Algunos casos no sólo se ocupan de cuestiones legales y éticas, sino también de políticas de exhibición y los motivos detrás de los llamados a veces “criterios estéticos”: “Mediante el poder de los hechos, los testimonios de primera mano e información visual, buscamos deconstruir las políticas de quién, qué y cómo es invitado a exponer en un lugar y, más importante aún, las circunstancias bajo las cuales algunos son dejados fuera y entonces chantajeados.” Muchos artistas occidentales, acostumbrados al engañoso concepto de “libertad” asociado al de “democracia”, gritarían de espanto ante la sola posibilidad de que exista cualquier tipo de “predisposición estética” de las instituciones, y que la misma no sea más que el reflejo de los intereses de las clases dominantes.

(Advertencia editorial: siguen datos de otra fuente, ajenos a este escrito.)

## config.mk

```make
export PLATFORM = sky130hd
export DESIGN_NAME = mfdl_cfg
export DESIGN_NICKNAME = d
export VERILOG_FILES = /design/src/mfdl_pkg.sv /design/src/mfdl_cfg.sv
export SDC_FILE = /design/constraint.sdc
export NUM_CORES = 1
export LEC_CHECK = 0
export ABC_AREA = 1
export BUFFER_PORTS_ARGS = -buffer_cell sky130_fd_sc_hd__buf_2
export CAP_MARGIN = 20
export CORE_ASPECT_RATIO = 0.5
export CORE_MARGIN = 2
export CORE_UTILIZATION = 42
export CTS_BUF_LIST = sky130_fd_sc_hd__clkbuf_2 sky130_fd_sc_hd__clkbuf_4 sky130_fd_sc_hd__clkbuf_8
export CTS_CLUSTER_DIAMETER = 30
export DETAILED_ROUTE_END_ITERATION = 10
export PLACE_DENSITY = 0.79
export SLEW_MARGIN = 0
export SYNTH_ARGS = -nofsm -noshare
export SYNTH_HDL_FRONTEND = slang
export SYNTH_SLANG_ARGS = --single-unit
```

## constraint.sdc

```tcl
create_clock -name clk -period 0.8 [get_ports clk]
set_input_delay 0.24 -clock clk [delete_from_list [all_inputs] [get_ports clk]]
set_output_delay 0.24 -clock clk [all_outputs]
set_load 0.03 [all_outputs]
```

## src/mfdl_pkg.sv

```systemverilog
// Shared types, constants and arithmetic helpers of the multitap feedback delay line.
package mfdl_pkg;

	// Store depth; a power of two, so address and delay wrap by truncation.
	localparam int BUFFER_DEPTH = 65536;
	localparam int MAX_TAPS     = 4;

	localparam int AW     = $clog2(BUFFER_DEPTH);
	localparam int SW     = 16;
	localparam int GW     = 16;
	localparam int PW     = SW + GW;
	localparam int ACC_W  = PW + 1 + $clog2(MAX_TAPS + 1);
	localparam int TCW    = 3;
	localparam int TI_W   = (MAX_TAPS > 1) ? $clog2(MAX_TAPS) : 1;
	localparam int REG_W  = 48;
	localparam int IDX_W  = 3;
	localparam int FRAC_W = 14;

	// Register indexes
	localparam logic [IDX_W-1:0] REG_TAP_COUNT = 3'd0;
	localparam logic [IDX_W-1:0] REG_TAP0      = 3'd1;

	typedef struct packed {
		logic        [15:0]   delay;
		logic signed [GW-1:0] g_out;
		logic signed [GW-1:0] g_fb;
	} tap_cfg_t;

	// Control from the sequencer to the multiply-accumulate unit
	typedef struct packed {
		logic                 load;
		logic signed [SW-1:0] x;
		logic                 rd_vld_s1;
		logic signed [GW-1:0] g_out;
		logic signed [GW-1:0] g_fb;
	} mac_ctrl_t;

	typedef enum logic [4:0] {
		ST_CLEAR = 5'b00001,
		ST_IDLE  = 5'b00010,
		ST_RUN   = 5'b00100,
		ST_DRAIN = 5'b01000,
		ST_FIN   = 5'b10000
	} state_t;

	// Reduce a delay to the store size (depth is a power of two).
	function automatic logic [AW-1:0] delay_wrap(input logic [15:0] d);
		delay_wrap = AW'(d);
	endfunction

	// Round a Q7.29 sum to Q1.15 (halves toward plus infinity) and saturate.
	function automatic logic signed [SW-1:0] round_sat(input logic signed [ACC_W-1:0] acc);
		logic signed [ACC_W:0]        sum;
		logic signed [ACC_W-FRAC_W:0] sh;
		sum = {acc[ACC_W-1], acc} + (ACC_W+1)'(1 << (FRAC_W - 1));
		sh  = sum[ACC_W:FRAC_W];
		if (sh > (ACC_W-FRAC_W+1)'(32767))
			round_sat = 16'sh7FFF;
		else if (sh < -(ACC_W-FRAC_W+1)'(32768))
			round_sat = 16'sh8000;
		else
			round_sat = sh[SW-1:0];
	endfunction

endpackage

```

## src/mfdl_cfg.sv

```systemverilog
// Configuration registers: tap count and per-tap delay and gains.
module mfdl_cfg
	import mfdl_pkg::*;
(
	input  logic             clk,
	input  logic             arst_n,
	input  logic             wr_en,
	input  logic [IDX_W-1:0] wr_index,
	input  logic [REG_W-1:0] wr_data,
	output logic [TCW-1:0]   n_taps,
	output tap_cfg_t         taps [MAX_TAPS]
);

	logic [TCW-1:0] tap_count_q;
	tap_cfg_t       taps_q [MAX_TAPS];

	always_ff @(posedge clk or negedge arst_n) begin
		if (!arst_n) begin
			tap_count_q <= '0;
			for (int i = 0; i < MAX_TAPS; i++)
				taps_q[i] <= '0;
		end else if (wr_en) begin
			if (wr_index == REG_TAP_COUNT)
				tap_count_q <= wr_data[TCW-1:0];
			for (int i = 0; i < MAX_TAPS; i++) begin
				if (wr_index == IDX_W'(REG_TAP0 + i)) begin
					taps_q[i].delay <= wr_data[15:0];
					taps_q[i].g_out <= wr_data[31:16];
					taps_q[i].g_fb  <= wr_data[47:32];
				end
			end
		end
	end

	// clamp the tap count to the taps built
	assign n_taps = (tap_count_q > TCW'(MAX_TAPS)) ? TCW'(MAX_TAPS) : tap_count_q;

	always_comb begin
		for (int i = 0; i < MAX_TAPS; i++)
			taps[i] = taps_q[i];
	end

endmodule

```

Word-level counts from Yosys, hierarchy flattened
Cells that the tools add are included.
{ "classes": {"n_eq_ne": 4, "reduce_logical": 6, "n_mux": 1, "order_cmp": 1} }
{ "ops": {"columns": ["op", "n"], "rows": [
  ["$reduce_and A2 Y1", 5],
  ["$eq A3 B2 Y1 const B", 2],
  ["$eq A3 B1 Y1 const B", 1],
  ["$eq A3 B3 Y1 const B", 1],
  ["$gt A3 B3 Y1 const B", 1],
  ["$logic_not A3 Y1", 1],
  ["$mux W3", 1]
]} }
{ "word_totals": {"wordCells": 25, "register_bits": 195, "inputBits": 54, "output_inout_bits": 195} }

Longest topological paths before layout
{ "logic_depth": {"ltp_word": 2, "mapped_depth": 7, "depth_no_buf": 5} }

Worst setup path before layout
Ideal clock, no wire load.
{ "synth_timing": {"kind": "input to register", "startpoint": "input port wr_index[0]", "endpoint": "register taps_q, in the netlist taps[26]", "setup_time_ns": 0.118, "n_path_buf": 2, "path_stages": 6, "t_arrival_ns": 0.967, "required_time_ns": 0.682, "slack_ns": -0.285, "cell_sequence": "nor2_2 > nand2_1 > buf_2 > buf_2 > nand2_1 > nand2_1"} }
{ "synth_via": {"elab_chain_cells": 2} }
{ "synth_rtl": {"columns": ["element", "line", "text"], "rows": [
  ["start: declaration", "mfdl_cfg.sv:8", "input logic [IDX_W-1:0] wr_index,"],
  ["$eq A3 B3 Y1", "mfdl_cfg.sv:26", "if (wr_index == IDX_W'(REG_TAP0 + i)) begin"],
  ["$reduce_and A2 Y1 (no line)", null, null],
  ["end: declaration", "mfdl_cfg.sv:15", "tap_cfg_t taps_q [MAX_TAPS];"]
]} }
Every way passes these cells.
A chain may end at the register's enable or synchronous reset.

Final worst setup path
{ "layout_timing": {"startpoint": "register tap_count_q[0]", "endpoint": "output port n_taps[0]"} }
{ "layout_via": {"elab_chain_cells": 2} }
{ "layout_rtl": {"columns": ["element", "line", "text"], "rows": [
  ["start: declaration", "mfdl_cfg.sv:14", "logic [TCW-1:0] tap_count_q;"],
  ["start signal: assignment", "mfdl_cfg.sv:24", "tap_count_q <= wr_data[TCW-1:0];"],
  ["$gt A3 B3 Y1", "mfdl_cfg.sv:36", "assign n_taps = (tap_count_q > TCW'(MAX_TAPS)) ? TCW'(MAX_TAPS) : tap_count_q;"],
  ["$mux W3 (*)", "mfdl_cfg.sv:36", null],
  ["end: declaration", "mfdl_cfg.sv:10", "output logic [TCW-1:0] n_taps,"]
]} }
Mark *: on every way between the ends. The rest lies on a longest branch, timed or not.

==> results.json <==
{
  "core-area_sq_mm": 0.0176,
  "antenna_found_initial": 3,
  "wirelength_mm": 27.7,
  "h-tree-depth": 4,
  "n_fill_cell": 1186,
  "globalplace.congestion": 0.872,
  "grt_setup_unrepaired": "true",
  "drtIter0Drc": 541,
  "status": "finished with violations",
  "yosysTopAreaCellShare": 0.640,
  "yosysUniqueCellTypes": 11,
  "p_leak_uw": 0.00662,
  "cp_data_required_time_ns": 0.56,
  "cts_inserted_buffers": 17,
  "arrival_ns": 1.18,
  "use_met2": 0.431,
  "grt_max_degree": 44,
  "drtPass1Iterations": 7,
  "cts_buffer_depth": 2,
  "slew_headroom": 0.800,
  "clock_latency_ns": 0.44,
  "wl_per_cell_microns": 18.8,
  "die_w_microns": 195,
  "fin_crit_ns": 1.42,
  "maxCapViolations": 0,
  "synthTopCellsByArea": "dfrtp_1, nand2_1, nand3_1, buf_2, clkbuf_1",
  "peakVddDrop_uv": 1520,
  "seq_area_frac_synth": 0.640,
  "max_freq_mhz": 705,
  "violations": "negative setup slack",
  "cpPeakStageDelay_ns": 0.38,
  "hold_class": "primary input to flop",
  "tritoncts": "built",
  "path_class": "flop to output pin",
  "track_usage": 0.270,
  "grt_overflow_total": 0,
  "slew_violations": 0,
  "synth-seq-cells": 195,
  "grt_pass1_vias": 7574,
  "port_buffers": 248,
  "finClkSkew_ns": 0,
  "postLayoutSetupSlackWorst_ns": -0.619,
  "setup_viol": 211,
  "syn-cell-area_sq_mm": 0.00763,
  "synth-warning-count": 0,
  "initial_core_util": 0.434,
  "syn_nets": 914,
  "viasPerCell": 5.31,
  "finalInstanceArea_sq_mm": 0.0121,
  "hold_violations": 0,
  "cp-start-kind": "flop",
  "cp_max_fo": 2,
  "grt_pass1_wl_mm": 40.3,
  "dp_hpwl_mm": 16.4,
  "synthCells": 860,
  "clock-sinks": 195,
  "met3_usage": 0.0529,
  "root_buffer": "clkbuf_8",
  "fin_crit_sh": 1.77,
  "avgSynthCellArea_sq_um": 8.87,
  "rows": 34,
  "p_per_area_mw_per_mm2": 2720,
  "route.detailed.drc": 0,
  "crit_chain": "inv_1 > nor2_2 > buf_6",
  "place_ws_ns": -0.429,
  "ff2ff_setup_slack_ns": -0.08,
  "slowest_stage": "dfrtp_1",
  "fin_nets": 1274,
  "ioPinCount": 249,
  "dieHeight_microns": 99.3,
  "worst_pin_slew_ns": 0.300,
  "postRouteAntennaNets": 0,
  "use_met1": 0.352,
  "top_usage_layer": "met2",
  "worstSetupEndpointType": "output pin",
  "die_area_sq_mm": 0.0193,
  "clk_pin_slew_ns": 0.13,
  "synthToLayoutAreaGrowth_pct": 58.7,
  "drive_gt1_frac": 0.371,
  "vias": 7809,
  "dpl_cell_area_sq_mm": 0.00956,
  "synth_top_cell_by_area": "dfrtp_1"
}
critical path: cells and delay by family, from the launching register on:
family | cells | cell delay [ns]
buf+inv | 2 | 0.21
flops | 1 | 0.38
simple gates | 1 | 0.14
cells by family (layout without fill, tap and decap cells):
logic type    after synthesis  count (layout)  share of synthesized area
flops                     195             195                      0.640
simple gates              600             600                      0.320
buf+inv                    65             438                     0.0399
other cells                 0               3                          0
layout make-up:
type | instances | area (sq um) | area share
clock buffer | 18 | 241 | 0.0199
antenna | 3 | 7.51 | 0.000620
sequential | 195 | 4880 | 0.403
timing repair buffer | 398 | 3940 | 0.325
inverter | 8 | 37.5 | 0.00310
clock inverter | 14 | 166 | 0.0137
tap | 234 | 293 | 0.0242
multi-input combinational | 600 | 2540 | 0.210
cells in the final DEF, fill, tap and decap left out, types with 2 or more instances in the layout:
cell type	netlist	layout
buf_12	0	24
buf_2	30	53
buf_4	6	112
buf_6	0	204
clkbuf_8	0	18
clkinv_4	0	3
clkinv_8	0	2
clkinvlp_4	0	2
dfrtp_1	195	195
diode_2	0	3
dlygate4sd3_1	0	4
inv_1	7	4
inv_2	1	3
inv_6	0	2
inv_8	0	5
nand2_1	446	428
nand2_2	0	16
nand2_4	0	2
nand3_1	147	145
nand3_2	0	2
nor2_2	3	2
nor2_4	0	5
per-layer routing:
metal	vias up	wire [microns]	part of all wire
li1	3429	-	-
met3	120	2080	0.075
met5	-	0	0
met2	449	13300	0.48
met1	3811	10800	0.39
met4	0	1450	0.053
report_power, final:
part / internal [uW] / switching, uW
sequential: 11700 / 1550
clock: 2670 / 4030
combinational: 5800 / 7140
cell usage after synthesis:
| master | n |
|---|---|
| buf_1 | 3 |
| buf_2 | 30 |
| buf_4 | 6 |
| clkbuf_1 | 18 |
| dfrtp_1 | 195 |
| inv_1 | 7 |
| inv_2 | 1 |
| nand2_1 | 446 |
| nand3_1 | 147 |
| nor2_1 | 4 |
| nor2_2 | 3 |
what timing repair did:
item                       4_1_cts  5_1_grt
buffers inserted                55       56
pin swaps                        2        9
gates resized for setup        388       25
hold buffers                     4        0
hold endpoints to repair       198        0
setup endpoints to repair      195      204
per-stage QoR:
stage	cells	util	hold WS, ns	setup TNS, ns	power (uW)
4_1_cts	1416	0.662	0.00748	-92.90	31700
6_report	1470	0.689	0.0385	-90.06	32900
3_5_place_dp	1325	0.544	0.126	-71.25	21800
3_3_place_gp	1325	0.544	0.124	-66.22	21600
2_1_floorplan	860	-	-0.0556	-19.70	18400
5_1_grt	1470	0.689	0.00979	-101.13	34100
worst paths after layout:
| path | start | endpoint | depth (start not counted) |
|---|---|---|---|
| min in group asynchronous | arst_n | taps[121] | 2 |
| worst min register to register | taps[108] | taps[108] | 2 |
| worst max register to register | taps[87] | taps[87] | 4 |
| worst max-delay path | tap_count_q[0] | n_taps[0] | 3 |
| max in group asynchronous | arst_n | taps[98] | 3 |
| worst min-delay path | wr_data[24] | taps[72] | 3 |
flip-flops by register name (all words and copies together) (netlist names):
| register | flops |
|---|---|
| taps | 192 |
| tap_count_q | 3 |
Power figures use the tool's default switching activity.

Y sin embargo, eso es precisamente lo que hay. Sólo que es mejor que sea un secreto, y que cada uno, por sí mismo, lo rumie en silencio y a solas. ArtLeaks es bueno porque al poner el dedo en la llaga de los derechos, produce en los involucrados y afectados la necesidad de pensar las responsabilidades que los acompañan.
Francisco Tomsich*
(1) México, D.F.: Editorial Séneca, 1942.
(2) La clave de esa desclasificación estaba en demostrar que el nacionalismo exacerbado (que arrastró incluso a casi todos los líderes de la Segunda Internacional) solapaba y facilitaba las ambiciones de Francia, Inglaterra y la Rusia zarista, y sus ambiciones expansionistas.
(3) Museo Guggenheim, Nueva York, 1971.
(4) Tamás, G.M., Innocent Power, en documenta (13), 100 Notes – 100 Thoughts, No 13.
(5) http://art-leaks.org/about/
(6) Sobrevuela estos a prioris ideológicos la noción, secreteada a veces en lugares no céntricos, de competitividad.
* Artista y autor nacido en Uruguay en 1981. Publica y exhibe activamente desde 2002 y ha fundado y/o integra numerosos colectivos y asociaciones artísticas no disciplinarias, incluyendo Traspuesto de un Estudio para un Retrato Común, Meta City Symptoms y MACMO (Museo de Arte Contemporáneo de Montevideo). Desde 2014 trabaja en el proyecto Fábrica Autónoma Rog de Liubliana, Eslovenia. Sus trabajos en los campos de las artes visuales y la literatura han sido galardonados en varias ocasiones, incluyendo el Premio Nacional de Literatura de Uruguay (2012). En 2013 obtuvo una beca Eduardo Víctor Haedo del Ministerio de Educación y Cultura de Uruguay para iniciar una investigación artística sobre historias del arte reciente de Europa del Este que continúa desarrollando a través de muestras, conferencias, textos y actividades pedagógicas y curatoriales. Entre sus principales proyectos artísticos se cuentan Loess (Museo Municipal Juan Manuel Blanes, Montevideo, 2010-2011), Tempel der Medusa (Alemania-Uruguay-Eslovenia, 2014-15) y Theory #Velenje (Velenje, Eslovenia, 2016). Lleva el archivo Anticlimacus.